Gocce di memoria
di
Francesco Nucera
Leo, seduto vicino alla stufa, cercava di sfruttarne la luce per guardare una foto ingiallita. Lo ritraeva da giovane, a petto nudo, con un fucile in mano. Indossava dei pantaloni mimetici, e ai piedi lo stesso modello di anfibi che aveva in quel momento. Accanto a lui, sorridente come sempre, c'era Rachid in uniforme. Ma quello era un ricordo, di un passato lontano, legato al tempo dei giochi.
Un lampo cadde vicino alla casa, illuminando a giorno il salotto. Un'ombra immensa si proiettò sul muro per quella frazione di secondo. Spaventato, Leo si gettò all'indietro.
«Anche stanotte la stessa storia?» Ada aspettò che il tuono si esaurisse. Uscì dall'ombra, e gli andò incontro, mostrando un ghigno sadico. «Se ti vedessero i tuoi uomini, cosa direbbero?»
Leo si sollevò da terra, incurante infilò la foto nella tasca laterale dei pantaloni.
«Non lo sapranno mai.» disse l'uomo sedendosi sul divano. «Perché a te piace questa casa!»
Ada sollevò il labbro superiore e storse il naso. «Se potessimo avere la luce, tutta la notte, sarebbe meglio.» disse scocciata.
«Abbiamo il frigo e il gas. Accontentati.» rispose lui.
«Quello lo faccio da sempre,» La donna scoppiò in una risata forzata. «e il vicinato ti ringrazia.»
Leo strinse forte il plaid su cui si era seduto. «Se non fosse stato per tuo padre.» Si morse le labbra per non finire la frase.
«Non parlarmi di quel traditore. È lui che mi ha cacciato in questo guaio.»
«Non chiamarlo così.» Leo schizzò in avanti, fermandosi a una spanna dalla moglie. «Lui era diverso da te!» sussurrò rabbioso.
La donna rise ancora più forte della prima volta. «Voi non dovreste usare certi termini» Lo stava sfidando. «Voi siete come tutti, no?»
Leo si voltò e tirò un calcio al vuoto. Un tuono coprì l'imprecazione che gli uscì dalla bocca.
«Quanto ardore, ti chiamava così Rachid?» Ada gli poggiò la mano su una spalla. «Sai, mi sarebbe piaciuto conoscerlo. Peccato se ne sia dovuto andare.»
Leo si voltò di scatto, aveva gli occhi gonfi di lacrime, e le mani gli tremavano.
«Che cosa vuoi?»
«Farti soffrire, come mi ha costretta a fare mio padre.» I capelli biondi di Ada, volteggiarono in aria mentre si girava dandogli le spalle.

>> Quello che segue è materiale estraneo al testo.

File: config.mk
export PLATFORM = sky130hd
export DESIGN_NAME = word_trigger_match
export DESIGN_NICKNAME = d
export VERILOG_FILES = /design/src/rtl/wtm_pkg.sv /design/src/rtl/wtm_cfg_sync.sv /design/src/rtl/wtm_cfg_shreg.sv /design/src/rtl/wtm_compare.sv /design/src/rtl/wtm_bitsel.sv /design/src/rtl/word_trigger_match.sv
export SDC_FILE = /design/constraint.sdc
export NUM_CORES = 1
export LEC_CHECK = 0
export ABC_AREA = 1
export CAP_MARGIN = 25
export CORE_MARGIN = 4
export CORE_UTILIZATION = 51
export CTS_BUF_LIST = sky130_fd_sc_hd__clkbuf_4 sky130_fd_sc_hd__clkbuf_8
export CTS_CLUSTER_DIAMETER = 200
export CTS_CLUSTER_SIZE = 24
export DETAILED_ROUTE_END_ITERATION = 6
export PLACE_DENSITY = 0.74
export RECOVER_POWER = 50
export SETUP_SLACK_MARGIN = 0.2
export SLEW_MARGIN = 40
export SYNTH_ARGS = -nofsm -noshare
export SYNTH_HDL_FRONTEND = slang
export SYNTH_SLANG_ARGS = --single-unit
export TNS_END_PERCENT = 30
File: constraint.sdc
create_clock -name clk -period 1.75 [get_ports clk]
set_clock_uncertainty 0.1 [all_clocks]
set_input_delay 0.35 -clock clk [delete_from_list [all_inputs] [get_ports clk]]
set_output_delay 0.35 -clock clk [all_outputs]
set_load 0.01 [all_outputs]
File: src/rtl/wtm_pkg.sv
package wtm_pkg;
  localparam int unsigned WTM_CH_W_DEF   = 16;
  localparam int unsigned WTM_GRP_W_DEF  = 8;
  localparam int unsigned WTM_SYNC_DEF   = 2;
endpackage

File: src/rtl/wtm_cfg_sync.sv
module wtm_cfg_sync #(
  parameter int unsigned STAGES = wtm_pkg::WTM_SYNC_DEF
) (
  input  logic clk,
  input  logic arst_n,
  input  logic sclk_in,
  input  logic sdata_in,
  output logic rst_n_o,
  output logic shift_en,
  output logic shift_bit
);
  logic [1:0]      rst_ff;
  logic [STAGES:0] sclk_pipe, sclk_pipe_nx;
  logic [STAGES:0] data_pipe, data_pipe_nx;

  // reset: asserts at once, releases after two clock edges
  always_ff @(posedge clk or negedge arst_n) begin
    if (!arst_n) rst_ff <= 2'b00;
    else         rst_ff <= {rst_ff[0], 1'b1};
  end
  assign rst_n_o = rst_ff[1];

  always_comb begin
    sclk_pipe_nx = {sclk_pipe[STAGES-1:0], sclk_in};
    data_pipe_nx = {data_pipe[STAGES-1:0], sdata_in};
  end

  always_ff @(posedge clk or negedge rst_n_o) begin
    if (!rst_n_o) begin
      sclk_pipe <= '0;
      data_pipe <= '0;
    end else begin
      sclk_pipe <= sclk_pipe_nx;
      data_pipe <= data_pipe_nx;
    end
  end

  // one-cycle enable on a synchronised rising edge of the shift clock
  assign shift_en  = sclk_pipe[STAGES-1] & ~sclk_pipe[STAGES];
  assign shift_bit = data_pipe[STAGES-1];
endmodule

«Lo stai già facendo da dieci anni.» disse Leo fra i denti.
Ada finse di non sentire e, lentamente, andò fino all'ingresso. Prese la giacca del marito e se la mise. La fascia rossa, che doveva cingergli il braccio, le circondava il gomito.
«Credo che potrei fare anch'io il gerarca.» Fece una piroetta su se stessa. «Magari non farei fuggire tutti quei negri.»
«Smettila» Implorò Leo.
«No, smettila tu. Fai come i tuoi amici. Vattene, e lasciami vivere.» La donna urlò tutta la sua rabbia.
«Non posso, ho promesso a tuo padre che avrei lottato dall'interno.» Leo scoppiò a piangere.
«Mi fai schifo. Mi fate schifo tutti.» Ada sfilò la giacca e la gettò a terra. «Domani parlerò con degli amici. Ti conviene andartene.»
«Non lo farai.» Leo le andò incontro a mani giunte.
Ada non rispose, ma il suo sorriso parlava chiaro.
Un fulmine lontano illuminò una finestra. Leo estrasse la pistola e attese, uno, due, tre secondi. Arrivò il tuono, e con esso un lampo dall'interno della casa.
Leo, seduto vicino alla stufa, cercava di sfruttarne la luce per guardare una foto ingiallita. Scoppiò a piangere, pensando all'amore della sua vita, che aveva perso per sempre. Rachid.